_ABOUT THIS EXERCISE_
Each line below from the one containing "mux2i_1: 12" through the one containing "sequential: 0.00260 / 7620 / 93.6 / 7710" should be output exactly as it stands, and no other line should appear.

_RECORDS SHOWN_
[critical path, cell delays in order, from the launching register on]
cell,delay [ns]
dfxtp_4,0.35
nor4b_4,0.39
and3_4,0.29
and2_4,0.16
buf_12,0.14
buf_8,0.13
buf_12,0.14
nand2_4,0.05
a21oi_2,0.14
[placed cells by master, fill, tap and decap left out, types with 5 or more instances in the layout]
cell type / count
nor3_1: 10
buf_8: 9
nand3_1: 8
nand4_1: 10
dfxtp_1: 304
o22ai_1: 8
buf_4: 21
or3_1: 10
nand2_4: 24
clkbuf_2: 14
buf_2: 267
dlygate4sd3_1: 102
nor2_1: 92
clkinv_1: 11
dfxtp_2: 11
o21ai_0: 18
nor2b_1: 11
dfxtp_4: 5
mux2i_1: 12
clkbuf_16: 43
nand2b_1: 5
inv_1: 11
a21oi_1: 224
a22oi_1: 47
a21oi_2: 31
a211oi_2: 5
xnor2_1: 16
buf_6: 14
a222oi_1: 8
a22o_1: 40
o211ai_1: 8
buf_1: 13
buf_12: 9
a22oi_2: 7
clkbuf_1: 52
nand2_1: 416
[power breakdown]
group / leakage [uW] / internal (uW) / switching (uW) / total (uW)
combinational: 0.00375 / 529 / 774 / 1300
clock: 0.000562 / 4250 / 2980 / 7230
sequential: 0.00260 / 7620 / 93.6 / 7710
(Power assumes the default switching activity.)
**config.mk**
```make
export PLATFORM = sky130hd
export DESIGN_NAME = prio_irq_ctrl
export DESIGN_NICKNAME = d
export VERILOG_FILES = /design/src/rtl/irq_pkg.sv /design/src/rtl/irq_gate.sv /design/src/rtl/irq_arb.sv /design/src/rtl/irq_ctrl.sv /design/src/rtl/prio_irq_ctrl.sv
export SDC_FILE = /design/constraint.sdc
export NUM_CORES = 1
export LEC_CHECK = 0
export ABC_AREA = 0
export BUFFER_PORTS_ARGS = -buffer_cell sky130_fd_sc_hd__buf_2
export CAP_MARGIN = 20
export CORE_MARGIN = 1
export CORE_UTILIZATION = 40
export CTS_BUF_LIST = sky130_fd_sc_hd__clkbuf_8
export DETAILED_ROUTE_END_ITERATION = 8
export PLACE_DENSITY = 0.78
export SLEW_MARGIN = 5
export SYNTH_ARGS = -nofsm -noshare
export SYNTH_HDL_FRONTEND = slang
export SYNTH_SLANG_ARGS = --single-unit
```
**constraint.sdc**
```tcl
create_clock -name clk -period 1.3 [get_ports clk]
set_input_delay 0.26 -clock clk [delete_from_list [all_inputs] [get_ports clk]]
set_output_delay 0.26 -clock clk [all_outputs]
set_load 0.01 [all_outputs]
```
**src/rtl/irq_pkg.sv**
```systemverilog
package irq_pkg;

  localparam logic [1:0] THREE_LVL_MODE = 2'b10;

  typedef enum logic [1:0] {
    ST_IDLE   = 2'd0,
    ST_HOLD   = 2'd1,
    ST_SETTLE = 2'd2
  } ctrlState_t;

  typedef struct packed {
    logic loadWin;
    logic clrWin;
  } winStrobe_t;

endpackage

```
**src/rtl/irq_gate.sv**
```systemverilog
module irq_gate #(
  parameter int NUM_SRC = 16
) (
  input  logic [NUM_SRC-1:0] srcReq,
  input  logic [NUM_SRC-1:0] srcEn,
  input  logic [NUM_SRC-1:0] srcLvl,
  input  logic               ccrMask,
  input  logic               ccrUser,
  input  logic [1:0]         modeSel,
  output logic [NUM_SRC-1:0] hiReq,
  output logic [NUM_SRC-1:0] loReq
);
  import irq_pkg::*;

  logic threeLvl;
  logic loBlocked;

  assign threeLvl  = (modeSel == THREE_LVL_MODE);
  assign loBlocked = ccrMask | (threeLvl & ccrUser);

  for (genvar i = 0; i < NUM_SRC; i++) begin : g_src
    logic live;
    assign live     = srcReq[i] & srcEn[i];
    assign hiReq[i] = live &  srcLvl[i] & ~ccrMask;
    assign loReq[i] = live & ~srcLvl[i] & ~loBlocked;
  end

endmodule

```
**src/rtl/irq_arb.sv**
```systemverilog
module irq_arb #(
  parameter int NUM_SRC  = 16,
  parameter int VEC_W    = 8,
  parameter int SRC_BASE = 32,
  parameter int NMI_VEC  = 7,
  parameter int BRK_VEC  = 17
) (
  input  logic                clk,
  input  logic                rstN,
  input  logic                nmiReq,
  input  logic                brkReq,
  input  logic [NUM_SRC-1:0]  hiReq,
  input  logic [NUM_SRC-1:0]  loReq,
  input  irq_pkg::winStrobe_t strobe,
  output logic                anyCand,
  output logic [VEC_W-1:0]    vecOut
);
  localparam int IDX_W = (NUM_SRC > 1) ? $clog2(NUM_SRC) : 1;

  logic [IDX_W-1:0] hiIdx, loIdx;
  logic             hiAny, loAny;
  logic [VEC_W-1:0] winVec;
  logic [VEC_W-1:0] vecReg;

  always_comb begin
    hiIdx = '0;
    for (int i = NUM_SRC - 1; i >= 0; i--) begin
      if (hiReq[i]) hiIdx = IDX_W'(i);
    end
  end

  always_comb begin
    loIdx = '0;
    for (int i = NUM_SRC - 1; i >= 0; i--) begin
      if (loReq[i]) loIdx = IDX_W'(i);
    end
  end

  assign hiAny   = |hiReq;
  assign loAny   = |loReq;
  assign anyCand = nmiReq | brkReq | hiAny | loAny;

  always_comb begin
    if (nmiReq)      winVec = VEC_W'(NMI_VEC);
    else if (brkReq) winVec = VEC_W'(BRK_VEC);
    else if (hiAny)  winVec = VEC_W'(SRC_BASE) + VEC_W'(hiIdx);
    else             winVec = VEC_W'(SRC_BASE) + VEC_W'(loIdx);
  end

  always_ff @(posedge clk or negedge rstN) begin
    if (!rstN)               vecReg <= '0;
    else if (strobe.clrWin)  vecReg <= '0;
    else if (strobe.loadWin) vecReg <= winVec;
  end

  assign vecOut = vecReg;

  a_r5_nmi_first: assert property (@(posedge clk) disable iff (!rstN)
    (strobe.loadWin && nmiReq) |=> (vecOut == VEC_W'(NMI_VEC)));

  a_r5_brk_second: assert property (@(posedge clk) disable iff (!rstN)
    (strobe.loadWin && !nmiReq && brkReq) |=> (vecOut == VEC_W'(BRK_VEC)));

endmodule

```
**src/rtl/irq_ctrl.sv**
```systemverilog
module irq_ctrl (
  input  logic                clk,
  input  logic                rstN,
  input  logic                anyCand,
  input  logic                cpuAck,
  input  logic                threeLvl,
  output irq_pkg::winStrobe_t strobe,
  output logic                irqOut,
  output logic                setMask,
  output logic                setUserMask
);
  import irq_pkg::*;

  ctrlState_t state, stateNxt;
  logic       userAtAck;

  always_comb begin
    stateNxt       = state;
    strobe.loadWin = 1'b0;
    strobe.clrWin  = 1'b0;
    case (state)
      ST_IDLE: if (anyCand) begin
        stateNxt       = ST_HOLD;
        strobe.loadWin = 1'b1;
      end
      ST_HOLD: if (cpuAck) begin
        stateNxt      = ST_SETTLE;
        strobe.clrWin = 1'b1;
      end
      ST_SETTLE: stateNxt = ST_IDLE;
      default:   stateNxt = ST_IDLE;
    endcase
  end

  always_ff @(posedge clk or negedge rstN) begin
    if (!rstN) begin
      state     <= ST_IDLE;
      userAtAck <= 1'b0;
    end else begin
      state <= stateNxt;
      if (strobe.clrWin) userAtAck <= threeLvl;
    end
  end

  assign irqOut      = (state == ST_HOLD);
  assign setMask     = (state == ST_SETTLE);
  assign setUserMask = (state == ST_SETTLE) && userAtAck;

  a_r9_mask_after_ack: assert property (@(posedge clk) disable iff (!rstN)
    (irqOut && cpuAck) |=> (setMask && !irqOut));

  a_r9_single_pulse: assert property (@(posedge clk) disable iff (!rstN)
    setMask |=> !setMask);

  a_r10_settle_quiet: assert property (@(posedge clk) disable iff (!rstN)
    setMask |=> !irqOut);

  a_r11_idle_ack: assert property (@(posedge clk) disable iff (!rstN)
    (!irqOut && !anyCand && cpuAck) |=> (!setMask && !irqOut));

endmodule

```
**src/rtl/prio_irq_ctrl.sv**
```systemverilog
module prio_irq_ctrl #(
  parameter int NUM_SRC  = 16,
  parameter int VEC_W    = 8,
  parameter int SRC_BASE = 32,
  parameter int NMI_VEC  = 7,
  parameter int BRK_VEC  = 17
) (
  input  logic               clk,
  input  logic               rstN,
  input  logic [NUM_SRC-1:0] srcReq,
  input  logic [NUM_SRC-1:0] srcEn,
  input  logic [NUM_SRC-1:0] srcLvl,
  input  logic               nmiReq,
  input  logic               brkReq,
  input  logic               ccrMask,
  input  logic               ccrUser,
  input  logic [1:0]         modeSel,
  input  logic               cpuAck,
  output logic               irqOut,
  output logic [VEC_W-1:0]   vecOut,
  output logic               setMask,
  output logic               setUserMask
);
  import irq_pkg::*;

  logic [NUM_SRC-1:0] hiReq, loReq;
  logic               anyCand;
  winStrobe_t         strobe;

  irq_gate #(.NUM_SRC(NUM_SRC)) u_gate (
    .srcReq (srcReq),
    .srcEn  (srcEn),
    .srcLvl (srcLvl),
    .ccrMask(ccrMask),
    .ccrUser(ccrUser),
    .modeSel(modeSel),
    .hiReq  (hiReq),
    .loReq  (loReq)
  );

  irq_arb #(
    .NUM_SRC (NUM_SRC),
    .VEC_W   (VEC_W),
    .SRC_BASE(SRC_BASE),
    .NMI_VEC (NMI_VEC),
    .BRK_VEC (BRK_VEC)
  ) u_arb (
    .clk    (clk),
    .rstN   (rstN),
    .nmiReq (nmiReq),
    .brkReq (brkReq),
    .hiReq  (hiReq),
    .loReq  (loReq),
    .strobe (strobe),
    .anyCand(anyCand),
    .vecOut (vecOut)
  );

  irq_ctrl u_ctrl (
    .clk        (clk),
    .rstN       (rstN),
    .anyCand    (anyCand),
    .cpuAck     (cpuAck),
    .threeLvl   (modeSel == THREE_LVL_MODE),
    .strobe     (strobe),
    .irqOut     (irqOut),
    .setMask    (setMask),
    .setUserMask(setUserMask)
  );

  a_r8_hold_stable: assert property (@(posedge clk) disable iff (!rstN)
    (irqOut && !cpuAck) |=> (irqOut && $stable(vecOut)));

  a_r6_mask_blocks: assert property (@(posedge clk) disable iff (!rstN)
    (strobe.loadWin && ccrMask) |-> (nmiReq || brkReq));

  a_r10_rise_needs_cand: assert property (@(posedge clk) disable iff (!rstN)
    $rose(irqOut) |-> $past(anyCand));

endmodule

```
## config.mk

```make
export PLATFORM = sky130hd
export DESIGN_NAME = gic_top
export DESIGN_NICKNAME = d
export VERILOG_FILES = /design/src/rtl/gic_pkg.sv /design/src/rtl/gic_status.sv /design/src/rtl/gic_enable.sv /design/src/rtl/gic_ovf.sv /design/src/rtl/gic_top.sv
export SDC_FILE = /design/constraint.sdc
export NUM_CORES = 1
export LEC_CHECK = 0
export CORE_UTILIZATION = 40
export DETAILED_ROUTE_END_ITERATION = 8
export DONT_BUFFER_PORTS = 1
export GPL_TIMING_DRIVEN = 1
export PLACE_DENSITY = 0.51
export SYNTH_ARGS = -nofsm -noshare
export SYNTH_HDL_FRONTEND = slang
export SYNTH_SLANG_ARGS = --single-unit
```

## constraint.sdc

```tcl
create_clock -name clk -period 1.4 [get_ports clk]
set_input_delay 0.07 -clock clk [delete_from_list [all_inputs] [get_ports clk]]
set_output_delay 0.07 -clock clk [all_outputs]
set_load 0.01 [all_outputs]
```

_EXERCISE OUTPUT_
mux2i_1: 12
clkbuf_16: 43
nand2b_1: 5
inv_1: 11
a21oi_1: 224
a22oi_1: 47
a21oi_2: 31
a211oi_2: 5
xnor2_1: 16
buf_6: 14
a222oi_1: 8
a22o_1: 40
o211ai_1: 8
buf_1: 13
buf_12: 9
a22oi_2: 7
clkbuf_1: 52
nand2_1: 416
[power breakdown]
group / leakage [uW] / internal (uW) / switching (uW) / total (uW)
combinational: 0.00375 / 529 / 774 / 1300
clock: 0.000562 / 4250 / 2980 / 7230
sequential: 0.00260 / 7620 / 93.6 / 7710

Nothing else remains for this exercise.